» **Your task**:
Go through the entries below and work out how many lines include "total"; give only that number.

•••••

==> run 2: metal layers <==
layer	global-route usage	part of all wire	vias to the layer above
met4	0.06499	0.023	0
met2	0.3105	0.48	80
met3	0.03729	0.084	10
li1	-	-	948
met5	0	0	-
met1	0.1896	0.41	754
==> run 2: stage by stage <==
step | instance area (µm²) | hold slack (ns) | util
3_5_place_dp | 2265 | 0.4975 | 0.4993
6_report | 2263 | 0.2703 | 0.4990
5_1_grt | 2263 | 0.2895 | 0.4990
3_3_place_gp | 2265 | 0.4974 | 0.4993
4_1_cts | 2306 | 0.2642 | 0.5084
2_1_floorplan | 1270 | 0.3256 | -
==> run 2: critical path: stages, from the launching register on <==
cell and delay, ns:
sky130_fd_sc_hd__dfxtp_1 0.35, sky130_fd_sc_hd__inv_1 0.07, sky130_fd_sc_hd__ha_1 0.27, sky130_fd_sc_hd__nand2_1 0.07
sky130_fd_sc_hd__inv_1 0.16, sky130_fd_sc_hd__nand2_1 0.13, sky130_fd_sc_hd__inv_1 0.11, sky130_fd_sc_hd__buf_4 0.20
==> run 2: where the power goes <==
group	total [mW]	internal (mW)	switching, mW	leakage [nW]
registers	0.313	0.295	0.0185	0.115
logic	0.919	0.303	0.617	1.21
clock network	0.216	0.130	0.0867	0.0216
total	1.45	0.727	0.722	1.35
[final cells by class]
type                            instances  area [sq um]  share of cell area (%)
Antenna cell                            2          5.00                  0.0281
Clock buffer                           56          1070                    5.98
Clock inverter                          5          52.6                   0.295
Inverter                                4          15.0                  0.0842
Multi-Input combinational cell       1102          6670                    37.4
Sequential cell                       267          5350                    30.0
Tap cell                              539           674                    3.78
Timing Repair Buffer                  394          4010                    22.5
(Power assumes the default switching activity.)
==> src/rtl/scroll_window_gen_pkg.sv <==
// Shared character codes, default message and timing constants for the scrolling
// window generator and its prescaler.
package scroll_window_gen_pkg;

    localparam int CH_H     = 0;
    localparam int CH_E     = 1;
    localparam int CH_L     = 2;
    localparam int CH_O     = 3;
    localparam int CH_BLANK = 4;

    localparam int DEFAULT_BOUND = 18000000;
    localparam int DEFAULT_LEN   = 8;
    localparam int WINDOW        = 8;

    // Power-up message "HELLO" followed by blanks; every slot past the text is blank.
    function automatic int default_char(input int idx);
        case (idx)
            0:       return CH_H;
            1:       return CH_E;
            2, 3:    return CH_L;
            4:       return CH_O;
            default: return CH_BLANK;
        endcase
    endfunction

endpackage

==> src/rtl/scroll_window_gen_prescaler.sv <==
// Free-running scroll prescaler: emits a registered one-cycle tick every BOUND
// unpaused clock cycles. Pause freezes the count without losing progress.
module scroll_window_gen_prescaler #(
    parameter int BOUND = 18000000,
    parameter int CNT_W = 32
) (
    input  logic clk,
    input  logic rst,
    input  logic pause,
    output logic tick
);

    logic [CNT_W-1:0] cnt;

    always_ff @(posedge clk or posedge rst) begin
        if (rst) begin
            cnt  <= '0;
            tick <= 1'b0;
        end else if (pause) begin
            tick <= 1'b0;
        end else if (cnt == CNT_W'(BOUND - 1)) begin
            cnt  <= '0;
            tick <= 1'b1;
        end else begin
            cnt  <= cnt + CNT_W'(1);
            tick <= 1'b0;
        end
    end

endmodule

==> src/rtl/scroll_window_gen.sv <==
// Message store plus scroll offset, presenting an 8-character window to the
// SSD decoder bank (slot 7 = HEX7, leftmost). Message wraps at its current length.
module scroll_window_gen
    import scroll_window_gen_pkg::*;
#(
    parameter int MSG_MAX = 16,
    parameter int CHAR_W  = 3,
    parameter int BOUND   = DEFAULT_BOUND,
    parameter int CNT_W   = 32
) (
    input  logic                       CLOCK_50,
    input  logic                       reset,
    input  logic                       dir,
    input  logic                       pause,
    input  logic                       clr,
    input  logic                       wr_stb,
    input  logic [CHAR_W-1:0]          wr_char,
    output logic [WINDOW*CHAR_W-1:0]   char_out,
    output logic [$clog2(MSG_MAX):0]   msg_len,
    output logic                       full,
    output logic                       tick
);

    localparam int IDX_W = $clog2(MSG_MAX);
    localparam int LEN_W = IDX_W + 1;

    logic [CHAR_W-1:0]         mem [MSG_MAX];
    logic [LEN_W-1:0]          len;
    logic [IDX_W-1:0]          offset;
    logic [IDX_W-1:0]          last_idx;
    logic [IDX_W-1:0]          win_idx;
    logic                      dir_meta;
    logic                      dir_s;
    logic                      step;
    logic                      empty;
    logic [WINDOW*CHAR_W-1:0]  window;

    scroll_window_gen_prescaler #(
        .BOUND (BOUND),
        .CNT_W (CNT_W)
    ) u_scroll_prescaler (
        .clk   (CLOCK_50),
        .rst   (reset),
        .pause (pause),
        .tick  (tick)
    );

    // The switch is asynchronous; both flops come out of reset as "shift left".
    always_ff @(posedge CLOCK_50 or posedge reset) begin
        if (reset) begin
            dir_meta <= 1'b1;
            dir_s    <= 1'b1;
        end else begin
            dir_meta <= dir;
            dir_s    <= dir_meta;
        end
    end

    assign empty    = (len == '0);
    assign full     = (len == LEN_W'(MSG_MAX));
    assign msg_len  = len;
    assign step     = tick & ~pause;
    // At len == MSG_MAX the low bits are zero, so this still wraps to MSG_MAX-1.
    assign last_idx = len[IDX_W-1:0] - IDX_W'(1);

    // clr beats a same-cycle write; a step and a write may coincide and the step sees the old len.
    always_ff @(posedge CLOCK_50 or posedge reset) begin
        if (reset) begin
            for (int i = 0; i < MSG_MAX; i++) begin
                mem[i] <= CHAR_W'(default_char(i));
            end
            len    <= LEN_W'(DEFAULT_LEN);
            offset <= '0;
        end else if (clr) begin
            len    <= '0;
            offset <= '0;
        end else begin
            if (wr_stb && !full) begin
                mem[len[IDX_W-1:0]] <= wr_char;
                len                 <= len + LEN_W'(1);
            end
            if (step && !empty) begin
                if (dir_s) begin
                    offset <= (offset == last_idx) ? '0 : offset + IDX_W'(1);
                end else begin
                    offset <= (offset == '0) ? last_idx : offset - IDX_W'(1);
                end
            end
        end
    end

    always_comb begin
        window  = '0;
        win_idx = offset;
        for (int k = 0; k < WINDOW; k++) begin
            if (empty) begin
                window[(WINDOW-1-k)*CHAR_W +: CHAR_W] = CHAR_W'(CH_BLANK);
            end else begin
                window[(WINDOW-1-k)*CHAR_W +: CHAR_W] = mem[win_idx];
            end
            win_idx = (win_idx == last_idx) ? '0 : win_idx + IDX_W'(1);
        end
    end

    always_ff @(posedge CLOCK_50 or posedge reset) begin
        if (reset) begin
            for (int k = 0; k < WINDOW; k++) begin
                char_out[(WINDOW-1-k)*CHAR_W +: CHAR_W] <= CHAR_W'(default_char(k));
            end
        end else begin
            char_out <= window;
        end
    end

endmodule
<file path="config.mk">
export PLATFORM = sky130hd
export DESIGN_NAME = player_sprite
export DESIGN_NICKNAME = d
export VERILOG_FILES = /design/src/rtl/invaders_pkg.sv /design/src/rtl/player_sprite_rom.sv /design/src/rtl/player_sprite.sv
export SDC_FILE = /design/constraint.sdc
export NUM_CORES = 1
export LEC_CHECK = 0
export CAP_MARGIN = 20
export CORE_MARGIN = 4
export CORE_UTILIZATION = 49
export CTS_CLUSTER_DIAMETER = 80
export DETAILED_ROUTE_END_ITERATION = 7
export PLACE_DENSITY = 0.81
export SKIP_CTS_REPAIR_TIMING = 1
export SLEW_MARGIN = 25
export SYNTH_ARGS = -nofsm -noshare
export SYNTH_HDL_FRONTEND = slang
export SYNTH_SLANG_ARGS = --single-unit
export TNS_END_PERCENT = 5
</file>
<file path="constraint.sdc">
create_clock -name Clk -period 2.6 [get_ports Clk]
set_input_delay 0.52 -clock Clk [delete_from_list [all_inputs] [get_ports Clk]]
set_output_delay 0.52 -clock Clk [all_outputs]
set_load 0.02 [all_outputs]
</file>
<file path="src/rtl/invaders_pkg.sv">
// Shared constants, colours, player states and the player cannon sprite mask.
package invaders_pkg;

  localparam int unsigned SCREEN_W   = 640;
  localparam int unsigned PLAYER_Y   = 440;
  localparam int unsigned SPRITE_W   = 32;
  localparam int unsigned SPRITE_H   = 16;
  localparam int unsigned STEP       = 2;
  localparam int unsigned X_INIT     = 304;
  localparam int unsigned HIT_FRAMES = 60;

  localparam int unsigned COORD_W = 10;
  localparam int unsigned XCALC_W = 11;
  localparam int unsigned ADDR_W  = 9;
  localparam int unsigned CNT_W   = 6;
  localparam int unsigned COLOR_W = 24;

  localparam logic [COLOR_W-1:0] PLAYER_GREEN = 24'h20FF20;
  localparam logic [COLOR_W-1:0] EXPLODE_RED  = 24'hFF2020;

  typedef enum logic [1:0] {
    ALIVE   = 2'd0,
    EXPLODE = 2'd1,
    RESPAWN = 2'd2
  } player_state_t;

  // Cannon shape: 4-row barrel, 4-row turret, 8-row solid base; column 0 is the row MSB.
  function automatic logic sprite_mask_bit(input logic [ADDR_W-1:0] addr);
    logic [SPRITE_W-1:0] row_bits;
    logic [4:0]          col;
    col = addr[4:0];
    case (addr[8:5])
      4'd0, 4'd1, 4'd2, 4'd3: row_bits = 32'h0003_C000;
      4'd4, 4'd5, 4'd6, 4'd7: row_bits = 32'h0FFF_FFF0;
      default:                row_bits = 32'hFFFF_FFFF;
    endcase
    return row_bits[5'(31) - col];
  endfunction

endpackage

</file>
<file path="src/rtl/player_sprite_rom.sv">
// Synchronous 1-bit sprite mask ROM, one read per Clk.
module player_sprite_rom
  import invaders_pkg::*;
(
  input  logic              Clk,
  input  logic [ADDR_W-1:0] addr,
  output logic              mask
);

  logic mask_d;
  logic mask_q;

  always_comb begin
    mask_d = sprite_mask_bit(addr);
  end

  always_ff @(posedge Clk) begin
    mask_q <= mask_d;
  end

  assign mask = mask_q;

endmodule

</file>
<file path="src/rtl/player_sprite.sv">
// Player cannon: frame-rate movement, hit/explode/respawn FSM and a 2-stage
// pixel pipeline producing player_on / player_color for the colour mapper.
module player_sprite
  import invaders_pkg::*;
(
  input  logic               Clk,
  input  logic               Reset_n,
  input  logic               frame_clk,
  input  logic [COORD_W-1:0] DrawX,
  input  logic [COORD_W-1:0] DrawY,
  input  logic               move_left,
  input  logic               move_right,
  input  logic               hit,
  output logic               player_on,
  output logic [COLOR_W-1:0] player_color,
  output logic [COORD_W-1:0] playerX,
  output logic               player_alive
);

  logic sync1_q, sync2_q, sync3_q;
  logic frame_tick_c;

  player_state_t      state_q, state_d;
  logic [COORD_W-1:0] x_q, x_d;
  logic [CNT_W-1:0]   cnt_q, cnt_d;
  logic               alive_q, alive_d;

  logic [XCALC_W-1:0] x_left_c, x_right_c;
  logic [COORD_W-1:0] x_left_clamp_c, x_right_clamp_c;
  logic [CNT_W-1:0]   cnt_inc_c;

  logic [COORD_W-1:0] dx_c, dy_c;
  logic               in_box_c, visible_c;
  logic [ADDR_W-1:0]  rom_addr_c;
  logic               rom_mask;

  logic               in_box_s1_q, vis_s1_q;
  player_state_t      state_s1_q;
  logic               on_d, on_q;
  logic [COLOR_W-1:0] color_d, color_q;

  // frame_clk is asynchronous: two synchroniser flops plus one for edge detection
  always_ff @(posedge Clk or negedge Reset_n) begin
    if (!Reset_n) begin
      sync1_q <= 1'b0;
      sync2_q <= 1'b0;
      sync3_q <= 1'b0;
    end else begin
      sync1_q <= frame_clk;
      sync2_q <= sync1_q;
      sync3_q <= sync2_q;
    end
  end

  assign frame_tick_c = sync2_q & ~sync3_q;

  // 11-bit arithmetic so stepping left of 0 shows up as a negative value
  always_comb begin
    x_left_c  = {1'b0, x_q} - XCALC_W'(STEP);
    x_right_c = {1'b0, x_q} + XCALC_W'(STEP);
    x_left_clamp_c  = x_left_c[XCALC_W-1] ? '0 : x_left_c[COORD_W-1:0];
    x_right_clamp_c = (x_right_c > XCALC_W'(SCREEN_W - SPRITE_W))
                      ? COORD_W'(SCREEN_W - SPRITE_W) : x_right_c[COORD_W-1:0];
    cnt_inc_c = cnt_q + CNT_W'(1);
  end

  always_comb begin
    state_d = state_q;
    x_d     = x_q;
    cnt_d   = cnt_q;
    case (state_q)
      ALIVE: begin
        if (hit) begin
          state_d = EXPLODE;
          cnt_d   = '0;
        end else if (frame_tick_c) begin
          if (move_left && !move_right) begin
            x_d = x_left_clamp_c;
          end else if (move_right && !move_left) begin
            x_d = x_right_clamp_c;
          end
        end
      end
      EXPLODE: begin
        if (frame_tick_c) begin
          cnt_d = cnt_inc_c;
          if (cnt_inc_c == CNT_W'(HIT_FRAMES)) begin
            state_d = RESPAWN;
          end
        end
      end
      RESPAWN: begin
        x_d     = COORD_W'(X_INIT);
        cnt_d   = '0;
        state_d = ALIVE;
      end
      default: state_d = ALIVE;
    endcase
    alive_d = (state_d == ALIVE);
  end

  always_ff @(posedge Clk or negedge Reset_n) begin
    if (!Reset_n) begin
      state_q <= ALIVE;
      x_q     <= COORD_W'(X_INIT);
      cnt_q   <= '0;
      alive_q <= 1'b1;
    end else begin
      state_q <= state_d;
      x_q     <= x_d;
      cnt_q   <= cnt_d;
      alive_q <= alive_d;
    end
  end

  // Unsigned differences: pixels left of / above the sprite wrap large and fall out of the box
  always_comb begin
    dx_c       = DrawX - x_q;
    dy_c       = DrawY - COORD_W'(PLAYER_Y);
    in_box_c   = (dx_c < COORD_W'(SPRITE_W)) && (dy_c < COORD_W'(SPRITE_H));
    rom_addr_c = {dy_c[3:0], dx_c[4:0]};
    case (state_q)
      ALIVE:   visible_c = 1'b1;
      EXPLODE: visible_c = cnt_q[2];
      default: visible_c = 1'b0;
    endcase
  end

  player_sprite_rom u_rom (
    .Clk  (Clk),
    .addr (rom_addr_c),
    .mask (rom_mask)
  );

  always_comb begin
    on_d    = in_box_s1_q & rom_mask & vis_s1_q;
    color_d = '0;
    if (on_d) begin
      color_d = (state_s1_q == EXPLODE) ? EXPLODE_RED : PLAYER_GREEN;
    end
  end

  always_ff @(posedge Clk or negedge Reset_n) begin
    if (!Reset_n) begin
      in_box_s1_q <= 1'b0;
      vis_s1_q    <= 1'b0;
      state_s1_q  <= ALIVE;
      on_q        <= 1'b0;
      color_q     <= '0;
    end else begin
      in_box_s1_q <= in_box_c;
      vis_s1_q    <= visible_c;
      state_s1_q  <= state_q;
      on_q        <= on_d;
      color_q     <= color_d;
    end
  end

  assign player_on    = on_q;
  assign player_color = color_q;
  assign playerX      = x_q;
  assign player_alive = alive_q;

endmodule

</file>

•••••

» **Exercise result**:
2